線索如同無數條溪流,在此刻轟然匯合,指向那最深、最黑暗的源頭——顧鴻羲。
“你今日爲何突然來此?”沈知意最後問道。
老花匠抹了把臉,神色惶恐:“我……我看到有人在查舊事,心裏害怕……怕這玉盒被發現,牽連出夫人被害的真相,引來殺身之禍……就想來把它帶走換一處地方藏起來……”
沈知意看着他驚恐而悲傷的臉,心中嘆息。這老人守着如此驚天秘密,苟活至今,其中心酸,難以言表。
“今日之事,不得對任何人提起,這玉盒交由我保管,你且一定放心,我會告知顧公子林夫人死去的真相,爲她申冤。”言罷,沈知意嚴肅警告道,“你便依舊做你平日裏的事,裝作什麼都不知道,否則,不但你性命難保,顧公子也會有危險。”
老花匠連連點頭,如同抓住了救命稻草一般。
沈知意不再多言,將玉盒仔細收好,和來時一般,悄無聲息地離開了主院,融入了夜色。
當她回到西廂,將玉盒和老花匠的供述盡數告知顧晏時,顧晏整個人仿佛霎時被抽空了力氣,頹然坐倒在椅中。
真相,遠比他想象的更爲殘酷,盡管他已經做足了所有心理準備。
弑妻滅跡,掩蓋罪行的,竟然是他一直敬畏有加的祖父!而他的父親,竟是親手買毒、參與謀害發妻的幫凶!更別提自己所中纏絲之毒,也是出自父親之手!
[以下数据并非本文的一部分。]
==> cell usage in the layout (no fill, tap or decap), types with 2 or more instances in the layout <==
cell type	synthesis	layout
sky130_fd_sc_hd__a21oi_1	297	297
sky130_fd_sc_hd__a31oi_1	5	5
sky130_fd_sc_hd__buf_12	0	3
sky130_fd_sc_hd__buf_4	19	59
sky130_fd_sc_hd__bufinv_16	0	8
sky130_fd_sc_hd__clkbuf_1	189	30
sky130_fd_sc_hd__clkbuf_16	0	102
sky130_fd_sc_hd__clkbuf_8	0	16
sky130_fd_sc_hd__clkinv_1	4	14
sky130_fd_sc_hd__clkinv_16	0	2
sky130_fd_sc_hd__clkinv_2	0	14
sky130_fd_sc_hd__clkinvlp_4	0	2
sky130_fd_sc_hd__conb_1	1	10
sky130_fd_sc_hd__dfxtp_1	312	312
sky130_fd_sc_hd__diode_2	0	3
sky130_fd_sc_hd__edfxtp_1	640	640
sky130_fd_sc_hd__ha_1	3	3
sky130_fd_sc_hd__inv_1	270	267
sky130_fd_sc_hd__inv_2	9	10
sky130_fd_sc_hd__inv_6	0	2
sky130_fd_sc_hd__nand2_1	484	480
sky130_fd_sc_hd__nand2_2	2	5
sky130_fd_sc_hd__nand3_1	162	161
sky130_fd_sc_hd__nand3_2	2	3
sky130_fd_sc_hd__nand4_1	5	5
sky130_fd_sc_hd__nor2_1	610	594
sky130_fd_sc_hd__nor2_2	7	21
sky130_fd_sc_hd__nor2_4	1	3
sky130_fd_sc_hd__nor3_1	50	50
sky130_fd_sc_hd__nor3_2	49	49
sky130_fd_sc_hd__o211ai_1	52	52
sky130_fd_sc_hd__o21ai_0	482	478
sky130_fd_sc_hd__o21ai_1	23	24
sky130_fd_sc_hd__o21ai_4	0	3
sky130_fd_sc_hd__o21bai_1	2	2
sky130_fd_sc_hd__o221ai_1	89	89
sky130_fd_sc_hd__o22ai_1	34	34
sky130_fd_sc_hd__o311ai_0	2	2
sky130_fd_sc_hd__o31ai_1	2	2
[src/design/tap_master_map.vh]
// Register indices, field positions, reset values and codes
`ifndef TAP_MASTER_MAP_VH
`define TAP_MASTER_MAP_VH
`define IDX_CMD 3'h0
`define IDX_CTRL 3'h1
`define IDX_DIV 3'h2
`define IDX_PIPE 3'h3
`define IDX_CNT 3'h4
`define IDX_FIFO 3'h5
`define IDX_DISC 3'h6
`define IDX_ADDR 3'h7
`define OP_MOVE 4'h0
`define OP_RUN 4'h1
`define OP_SCAN 4'h2
`define OP_SCAN_IN 4'h3
`define OP_SCAN_OUT 4'h4
`define OP_RECIRC 4'h5
`define OP_MDROP 4'h6
`define CMD_IR_BIT 6
`define CLK_FREE 2'h0
`define CLK_GATED 2'h1
`define CLK_DISC 2'h2
`define CTRL_LB_TDO 2
`define CTRL_LB_TMS 3
`define CTRL_TRST 4
`define CTRL_RST 8'h10
`define DIV_RST 8'h07
`define TAP_RESET 4'hF
`define TAP_IDLE 4'hC
`define TAP_SELDR 4'h7
`define TAP_CAPDR 4'h6
`define TAP_SHDR 4'h2
`define TAP_EX1DR 4'h1
`define TAP_PSDR 4'h3
`define TAP_EX2DR 4'h0
`define TAP_UPDR 4'h5
`define TAP_SELIR 4'h4
`define TAP_CAPIR 4'hE
`define TAP_SHIR 4'hA
`define TAP_EX1IR 4'h9
`define TAP_PSIR 4'hB
`define TAP_EX2IR 4'h8
`define TAP_UPIR 4'hD
`endif

[src/design/byte_fifo4.v]
// Four-entry byte FIFO with registered read data
`timescale 1ns/10ps
`default_nettype none
module byte_fifo4 (
  input wire clk,
  input wire rst_n,
  input wire push,
  input wire [7:0] din,
  input wire pop,
  output reg [7:0] dout_q,
  output wire full,
  output wire empty
);
  reg [7:0] mem [0:3];
  reg [1:0] wr_q;
  reg [1:0] rd_q;
  reg [2:0] cnt_q;
  wire do_push = push & ~full;
  wire do_pop = pop & ~empty;
  assign full = cnt_q[2];
  assign empty = (cnt_q == 3'h0);
  always @(posedge clk) begin
    if (do_push) begin
      mem[wr_q] <= din;
    end
  end
  always @(posedge clk or negedge rst_n) begin
    if (!rst_n) begin
      wr_q <= 2'h0;
      rd_q <= 2'h0;
      cnt_q <= 3'h0;
      dout_q <= 8'h00;
    end else begin
      if (do_push) wr_q <= wr_q + 2'h1;
      if (do_pop) begin
        rd_q <= rd_q + 2'h1;
        dout_q <= mem[rd_q];
      end
      cnt_q <= cnt_q + {2'h0, do_push} - {2'h0, do_pop};
    end
  end
endmodule
`default_nettype wire

[src/design/tck_gen.v]
// Test clock divider with free-running and gated operation
`timescale 1ns/10ps
`default_nettype none
module tck_gen (
  input wire clk,
  input wire rst_n,
  input wire [7:0] half_div,
  input wire free,
  input wire run,
  output reg tck_q,
  output reg rise_q,
  output reg fall_q
);
  reg [7:0] cnt_q;
  wire due = (cnt_q >= half_div) & ~rise_q & ~fall_q;
  wire toggle = due & (free | run);
  always @(posedge clk or negedge rst_n) begin
    if (!rst_n) begin
      cnt_q <= 8'h00;
      tck_q <= 1'b0;
      rise_q <= 1'b0;
      fall_q <= 1'b0;
    end else begin
      rise_q <= toggle & ~tck_q;
      fall_q <= toggle & tck_q;
      if (toggle) begin
        tck_q <= ~tck_q;
        cnt_q <= 8'h00;
      end else if (!due) begin
        cnt_q <= cnt_q + 8'h01;
      end
    end
  end
endmodule
`default_nettype wire

[src/design/jtag_tap_master_host_port.v]
// Test-access-port master with byte-wide strobed host port
// Operation
// - Byte data bus, three-bit register index
// - Drop ready until access can complete
// - Commands move TAP, scan, run-test
// - 32-bit counter sets cycle count
// - Host bytes fill write FIFO, serialised out
// - Input-only and output-only scans supported
// - Recirculate mirrors TDI back onto TDO
// - Multidrop scan sends address first
// - Loopback of TDO or TMS stream
// - Free mode: clock always toggles
// - Gated mode: clock only during activity
// - Programmable divisor in both modes
// - Discrete mode: host writes drive bus
// - Align capture for pipeline up to 15
// - Enable low drives, else outputs released
// - Drive clock, mode, data, optional reset
// - Reset: ignore writes; ready, TMS, TDO, TRST high, TCK low
// - Access spans strobe fall to rise
// - Drive data only reading with strobe low
// - Index selects register directly
`timescale 1ns/10ps
`default_nettype none
`include "tap_master_map.vh"
module jtag_tap_master_host_port (
  input wire clk,
  input wire rst_n,
  input wire host_access_strobe,
  input wire host_rw,
  input wire [2:0] host_reg_index,
  input wire [7:0] host_byte_bus_in,
  output reg [7:0] host_byte_bus_out,
  output reg host_byte_bus_oe,
  output reg host_ready,
  input wire test_output_enable_n,
  input wire tdi_in,
  output reg tck_out,
  output reg tms_out,
  output reg tdo_out,
  output reg trst_n_out,
  output reg tap_oe
);
  localparam ST_IDLE = 3'd0;
  localparam ST_MOVE = 3'd1;
  localparam ST_SHIFT = 3'd2;
  localparam ST_RUN = 3'd3;
  localparam ST_DRAIN = 3'd4;
  localparam ST_FLUSH = 3'd5;

  function [3:0] tap_next;
    input [3:0] s;
    input t;
    begin
      case (s)
        `TAP_RESET: tap_next = t ? `TAP_RESET : `TAP_IDLE;
        `TAP_IDLE: tap_next = t ? `TAP_SELDR : `TAP_IDLE;
        `TAP_SELDR: tap_next = t ? `TAP_SELIR : `TAP_CAPDR;
        `TAP_CAPDR: tap_next = t ? `TAP_EX1DR : `TAP_SHDR;
        `TAP_SHDR: tap_next = t ? `TAP_EX1DR : `TAP_SHDR;
        `TAP_EX1DR: tap_next = t ? `TAP_UPDR : `TAP_PSDR;
        `TAP_PSDR: tap_next = t ? `TAP_EX2DR : `TAP_PSDR;
        `TAP_EX2DR: tap_next = t ? `TAP_UPDR : `TAP_SHDR;
        `TAP_UPDR: tap_next = t ? `TAP_SELDR : `TAP_IDLE;
        `TAP_SELIR: tap_next = t ? `TAP_RESET : `TAP_CAPIR;
        `TAP_CAPIR: tap_next = t ? `TAP_EX1IR : `TAP_SHIR;
        `TAP_SHIR: tap_next = t ? `TAP_EX1IR : `TAP_SHIR;
        `TAP_EX1IR: tap_next = t ? `TAP_UPIR : `TAP_PSIR;
        `TAP_PSIR: tap_next = t ? `TAP_EX2IR : `TAP_PSIR;
        `TAP_EX2IR: tap_next = t ? `TAP_UPIR : `TAP_SHIR;
        default: tap_next = t ? `TAP_SELDR : `TAP_IDLE;
      endcase
    end
  endfunction

  // TMS value that takes state s one step toward goal g
  function tap_tms;
    input [3:0] s;
    input [3:0] g;
    reg ir;
    begin
      ir = (g == `TAP_SHIR) | (g == `TAP_PSIR);
      case (s)
        `TAP_RESET: tap_tms = (g == `TAP_RESET);
        `TAP_IDLE: tap_tms = (g != `TAP_IDLE);
        `TAP_SELDR: tap_tms = ir;
        `TAP_SELIR: tap_tms = ~ir;
        `TAP_CAPDR, `TAP_SHDR, `TAP_EX2DR: tap_tms = (g != `TAP_SHDR);
        `TAP_CAPIR, `TAP_SHIR, `TAP_EX2IR: tap_tms = (g != `TAP_SHIR);
        `TAP_EX1DR, `TAP_PSDR: tap_tms = (g != `TAP_PSDR);
        `TAP_EX1IR, `TAP_PSIR: tap_tms = (g != `TAP_PSIR);
        default: tap_tms = (g != `TAP_IDLE);
      endcase
      if (g == `TAP_RESET) tap_tms = 1'b1;
    end
  endfunction

  function [3:0] end_state;
    input [1:0] e;
    begin
      case (e)
        2'h0: end_state = `TAP_RESET;
        2'h1: end_state = `TAP_IDLE;
        2'h2: end_state = `TAP_PSDR;
        default: end_state = `TAP_PSIR;
      endcase
    end
  endfunction

  // Two-stage synchronisers for pins from the host and target side
  reg [1:0] host_access_strobe_s, rw_s, toe_s, tdi_s;
  reg [2:0] idx_s1, idx_s2;
  reg [7:0] dat_s1, dat_s2;
  reg host_access_strobe_d_q;
  always @(posedge clk or negedge rst_n) begin
    if (!rst_n) begin
      host_access_strobe_s <= 2'b11;
      host_access_strobe_d_q <= 1'b1;
      rw_s <= 2'b00;
      toe_s <= 2'b11;
      tdi_s <= 2'b11;
      idx_s1 <= 3'h0;
      idx_s2 <= 3'h0;
      dat_s1 <= 8'h00;
      dat_s2 <= 8'h00;
    end else begin
      host_access_strobe_s <= {host_access_strobe_s[0], host_access_strobe};
      host_access_strobe_d_q <= host_access_strobe_s[1];
      rw_s <= {rw_s[0], host_rw};
      toe_s <= {toe_s[0], test_output_enable_n};
      tdi_s <= {tdi_s[0], tdi_in};
      idx_s1 <= host_reg_index;
      idx_s2 <= idx_s1;
      dat_s1 <= host_byte_bus_in;
      dat_s2 <= dat_s1;
    end
  end

  reg [2:0] st_q;
  reg [3:0] op_q, goal_q, tap_q, tx_left_q, addr_ph_q, pipe_q;
  reg [1:0] end_q;
  reg [7:0] ctrl_q, div_q, addr_q, tx_sh_q, rx_sh_q;
  reg [31:0] cnt_q;
  reg [14:0] hist_q;
  reg [2:0] rx_n_q;
  reg tms_nx_q, ph2_q, tx_ld_q, acc_q, rd_ld_q, disc_tck_q;
  wire [7:0] wf_dout, rf_dout;
  wire wf_full, wf_empty, rf_full, rf_empty, gen_tck, rise, fall;

  wire disc = (ctrl_q[1:0] == `CLK_DISC);
  wire host_access_strobe_fall = host_access_strobe_d_q & ~host_access_strobe_s[1];
  wire host_access_strobe_rise = ~host_access_strobe_d_q & host_access_strobe_s[1];
  wire rd = rw_s[1];
  wire [2:0] idx = idx_s2;
  wire tx_use = (op_q == `OP_SCAN) | (op_q == `OP_SCAN_OUT) |
                (op_q == `OP_MDROP) | (addr_ph_q != 4'h0);
  wire cap_op = (op_q == `OP_SCAN) | (op_q == `OP_SCAN_IN) |
                (op_q == `OP_RECIRC) | (op_q == `OP_MDROP);
  wire loop_on = ctrl_q[`CTRL_LB_TDO] | ctrl_q[`CTRL_LB_TMS];
  wire cur_cap = (st_q == ST_SHIFT) & cap_op & (addr_ph_q == 4'h0);
  wire pipe_cap = (pipe_q == 4'h0) ? cur_cap : hist_q[pipe_q - 4'h1];
  wire cap_now = loop_on ? cur_cap : pipe_cap;
  wire cap_bit = ctrl_q[`CTRL_LB_TDO] ? tdo_out :
                 ctrl_q[`CTRL_LB_TMS] ? tms_out : tdi_s[1];
  wire tx_need = (st_q == ST_SHIFT) & tx_use & (tx_left_q == 4'h0);
  wire stall = tx_need | (rf_full & cap_op & (st_q != ST_IDLE));
  wire busy = (st_q != ST_IDLE);
  wire gen_run = (busy & ~stall) | (gen_tck & ~busy);
  wire step = rise & busy & ~disc;
  wire [3:0] tap_adv = tap_next(tap_q, tms_out);
  wire [3:0] cmd_goal = (dat_s2[3:0] == `OP_MOVE) ?
                        end_state(dat_s2[5:4]) :
                        (dat_s2[3:0] == `OP_RUN) ? `TAP_IDLE :
                        dat_s2[`CMD_IR_BIT] ? `TAP_SHIR : `TAP_SHDR;
  wire goal_shift = (goal_q == `TAP_SHDR) | (goal_q == `TAP_SHIR);
  wire last_nx = (addr_ph_q > 4'h1) ? 1'b0 :
                 (addr_ph_q == 4'h1) ? (cnt_q == 32'h1) :
                 (cnt_q == 32'h2);
  // Access may complete now, else ready is dropped
  wire can_go = rd ? ((idx != `IDX_FIFO) | ~rf_empty) :
                (idx == `IDX_FIFO) ? ~wf_full :
                (idx == `IDX_CMD) ? ~busy : 1'b1;
  wire acc_go = (host_access_strobe_fall | acc_q) & can_go & ~host_access_strobe_s[1];
  wire wr_go = acc_go & ~rd;
  wire rf_push_cap = step & cap_now & (rx_n_q == 3'h7);
  wire rf_flush = (st_q == ST_FLUSH) & (rx_n_q != 3'h0) & ~rf_full;
  wire [7:0] rx_full_byte = {cap_bit, rx_sh_q[7:1]};
  wire [7:0] rx_part = rx_sh_q >> (4'h8 - {1'b0, rx_n_q});
  wire wf_pop = tx_need & ~wf_empty & ~tx_ld_q;

  byte_fifo4 u_wfifo (
    .clk(clk),
    .rst_n(rst_n),
    .push(wr_go & (idx == `IDX_FIFO)),
    .din(dat_s2),
    .pop(wf_pop),
    .dout_q(wf_dout),
    .full(wf_full),
    .empty(wf_empty)
  );
  byte_fifo4 u_rfifo (
    .clk(clk),
    .rst_n(rst_n),
    .push(rf_push_cap | rf_flush),
    .din(rf_flush ? rx_part : rx_full_byte),
    .pop(acc_go & rd & (idx == `IDX_FIFO)),
    .dout_q(rf_dout),
    .full(rf_full),
    .empty(rf_empty)
  );
  tck_gen u_tck (
    .clk(clk),
    .rst_n(rst_n),
    .half_div(div_q),
    .free(ctrl_q[1:0] == `CLK_FREE),
    .run(gen_run),
    .tck_q(gen_tck),
    .rise_q(rise),
    .fall_q(fall)
  );

  // Host port: handshake, read data and pin outputs
  always @(posedge clk or negedge rst_n) begin
    if (!rst_n) begin
      host_ready <= 1'b1;
      host_byte_bus_oe <= 1'b0;
      host_byte_bus_out <= 8'h00;
      acc_q <= 1'b0;
      rd_ld_q <= 1'b0;
      tap_oe <= 1'b0;
      trst_n_out <= 1'b1;
      tck_out <= 1'b0;
    end else begin
      host_byte_bus_oe <= rw_s[1] & ~host_access_strobe_s[1];
      acc_q <= (host_access_strobe_fall | acc_q) & ~can_go & ~host_access_strobe_s[1];
      if (host_access_strobe_rise | acc_go) host_ready <= 1'b1;
      else if (host_access_strobe_fall & ~can_go) host_ready <= 1'b0;
      rd_ld_q <= acc_go & rd & (idx == `IDX_FIFO);
      if (rd_ld_q) host_byte_bus_out <= rf_dout;
      else if (acc_go & rd) begin
        if (idx == `IDX_CMD)
          host_byte_bus_out <= {busy, wf_full, ~rf_empty, 1'b0, tap_q};
        else if (idx == `IDX_CTRL) host_byte_bus_out <= ctrl_q;
        else if (idx == `IDX_DIV) host_byte_bus_out <= div_q;
        else if (idx == `IDX_PIPE) host_byte_bus_out <= {4'h0, pipe_q};
        else if (idx == `IDX_CNT) host_byte_bus_out <= cnt_q[7:0];
        else if (idx == `IDX_DISC)
          host_byte_bus_out <= {5'h00, tdi_s[1], tms_out, tdo_out};
        else if (idx == `IDX_ADDR) host_byte_bus_out <= addr_q;
      end
      tap_oe <= ~toe_s[1];
      trst_n_out <= ctrl_q[`CTRL_TRST];
      tck_out <= disc ? disc_tck_q : gen_tck;
    end
  end

  // Scan engine and configuration registers
  always @(posedge clk or negedge rst_n) begin
    if (!rst_n) begin
      st_q <= ST_IDLE;
      op_q <= `OP_MOVE;
      goal_q <= `TAP_RESET;
      end_q <= 2'h0;
      tap_q <= `TAP_RESET;
      ctrl_q <= `CTRL_RST;
      div_q <= `DIV_RST;
      pipe_q <= 4'h0;
      addr_q <= 8'h00;
      cnt_q <= 32'h0;
      tms_nx_q <= 1'b1;
      tms_out <= 1'b1;
      tdo_out <= 1'b1;
      disc_tck_q <= 1'b0;
      ph2_q <= 1'b0;
      tx_sh_q <= 8'h00;
      tx_left_q <= 4'h0;
      tx_ld_q <= 1'b0;
      addr_ph_q <= 4'h0;
      hist_q <= 15'h0;
      rx_sh_q <= 8'h00;
      rx_n_q <= 3'h0;
    end else begin
      tx_ld_q <= wf_pop;
      if (tx_ld_q) begin
        tx_sh_q <= wf_dout;
        tx_left_q <= 4'h8;
      end
      if (wr_go) begin
        if (idx == `IDX_CTRL) ctrl_q <= dat_s2;
        else if (idx == `IDX_DIV) div_q <= dat_s2;
        else if (idx == `IDX_PIPE) pipe_q <= dat_s2[3:0];
        else if (idx == `IDX_CNT) cnt_q <= {cnt_q[23:0], dat_s2};
        else if (idx == `IDX_ADDR) addr_q <= dat_s2;
        else if (idx == `IDX_DISC && disc) begin
          tms_out <= dat_s2[0];
          tdo_out <= dat_s2[1];
          disc_tck_q <= dat_s2[2];
          if (dat_s2[2] & ~disc_tck_q) tap_q <= tap_next(tap_q, dat_s2[0]);
        end else if (idx == `IDX_CMD && !disc) begin
          op_q <= dat_s2[3:0];
          end_q <= dat_s2[5:4];
          goal_q <= cmd_goal;
          ph2_q <= 1'b0;
          st_q <= ST_MOVE;
          tms_nx_q <= tap_tms(tap_q, cmd_goal);
          if (dat_s2[3:0] == `OP_MDROP) begin
            tx_sh_q <= addr_q;
            tx_left_q <= 4'h8;
            addr_ph_q <= 4'h8;
          end else begin
            tx_left_q <= 4'h0;
          end
        end
      end
      if (fall & busy & ~disc) begin
        tms_out <= tms_nx_q;
        if (st_q != ST_SHIFT) tdo_out <= 1'b1;
        else if (op_q == `OP_RECIRC) tdo_out <= tdi_s[1];
        else if (tx_use) tdo_out <= tx_sh_q[0];
        else tdo_out <= 1'b1;
      end
      if (step) begin
        tap_q <= tap_adv;
        hist_q <= {hist_q[13:0], cur_cap};
        if (cap_now) begin
          rx_sh_q <= rx_full_byte;
          rx_n_q <= rx_n_q + 3'h1;
        end
        case (st_q)
          ST_MOVE: begin
            if (tap_adv != goal_q) tms_nx_q <= tap_tms(tap_adv, goal_q);
            else if (!ph2_q && goal_shift) begin
              st_q <= ST_SHIFT;
              tms_nx_q <= (addr_ph_q == 4'h0) & (cnt_q == 32'h1);
            end else if (!ph2_q && op_q == `OP_RUN) begin
              st_q <= ST_RUN;
              tms_nx_q <= 1'b0;
            end else begin
              st_q <= ST_DRAIN;
              tms_nx_q <= (tap_adv == `TAP_RESET);
            end
          end
          ST_SHIFT: begin
            if (tx_use) begin
              tx_sh_q <= {1'b0, tx_sh_q[7:1]};
              tx_left_q <= tx_left_q - 4'h1;
            end
            if (addr_ph_q != 4'h0) addr_ph_q <= addr_ph_q - 4'h1;
            else cnt_q <= cnt_q - 32'h1;
            if (tms_out) begin
              ph2_q <= 1'b1;
              goal_q <= end_state(end_q);
              st_q <= ST_MOVE;
              tms_nx_q <= tap_tms(tap_adv, end_state(end_q));
            end else begin
              tms_nx_q <= last_nx;
            end
          end
          ST_RUN: begin
            cnt_q <= cnt_q - 32'h1;
            if (cnt_q <= 32'h1) begin
              ph2_q <= 1'b1;
              goal_q <= end_state(end_q);
              st_q <= ST_MOVE;
              tms_nx_q <= tap_tms(`TAP_IDLE, end_state(end_q));
            end
          end
          ST_DRAIN: begin
            if (hist_q[13:0] == 14'h0) st_q <= ST_FLUSH;
          end
          default: st_q <= st_q;
        endcase
      end
      if (st_q == ST_FLUSH && !rf_full) begin
        rx_n_q <= 3'h0;
        st_q <= ST_IDLE;
      end
    end
  end
endmodule
`default_nettype wire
難怪母親會留下“楓負心,王氏毒”的刻字!她至死都清楚是誰害了她!
巨大的悲痛如潮水般在他胸腔內洶涌澎湃,壓制不住的恨意似火山噴發般在他心中熊熊燃燒。他突然一拳砸在桌上,發出巨響,手背立時紅腫得像個饅頭,然而他卻像是失去了痛覺,毫無反應。
“祖父……顧鴻羲!”他從牙縫裏狠狠擠出這個名字,眼中是前所未有的冰冷與殺意。
沈知意靜靜地看着他,沒有勸阻。有些痛苦,必須親身承受;有些仇恨,只能用鮮血來洗刷。
待他情緒稍平,她才開口道:“現在,所有的線索都指向了顧鴻羲。蘇家的仇,你母親的冤,甚至可能柳氏的死,都與他脫不了幹系。他就是那個隱藏在最後,操縱一切的‘債主’。”
顧晏抬起頭,眼中布滿血絲:“可他爲何要殺柳氏?又爲何要用迷魂散對付顧景楓?”
“這就是最關鍵之處。”沈知意冷靜分析,“顧鴻羲年事已高,爲何要在此時掀起如此腥風血雨?甚至對自己的兒子孫子下手?除非……他感覺到了巨大的威脅,或者,他在爲什麼事做最後的清理。”
她踱步到窗邊,望着顧鴻羲所居的正院方向:“蘇婉兒的復仇,可能只是一個導火索,真正讓顧鴻羲坐不住的,或許是別的什麼東西,比如……你母親當年掌握的那個,關於五十年前海難的,‘確鑿證據’。”
顧晏瞳孔一縮:“那證據……”
“很可能還在。”沈知意轉身,目光銳利,“你母親臨死前將它藏了起來,顧鴻羲一直沒找到,所以他害怕,他必須在你、或者其他人找到那證據之前,清除掉所有知情者和潛在威脅。你父親顧景楓,或許就是知情者之一,甚至可能因此與顧鴻羲產生了分歧,所以才被滅口。”
這個推斷合情合理,將所有的疑點都串聯了起來。
“那證據……會在哪裏?”顧晏急切地問。
沈知意沉吟片刻:“你母親最後的活動範圍,除了那間暗室,就是後園墨菊附近,老花匠說她的屍身可能沉在荷花池……也許,證據就藏在附近。”
她拿起那只玉盒:“而這個,就是指向最終證據的,最後一把鑰匙。”
顧晏看着那雕刻着蘭花的玉盒,心中充滿了無盡悲涼與決絕。
母親用生命守護的秘密,祖父用鮮血掩蓋的罪行,都將在此刻,迎來最終的清算。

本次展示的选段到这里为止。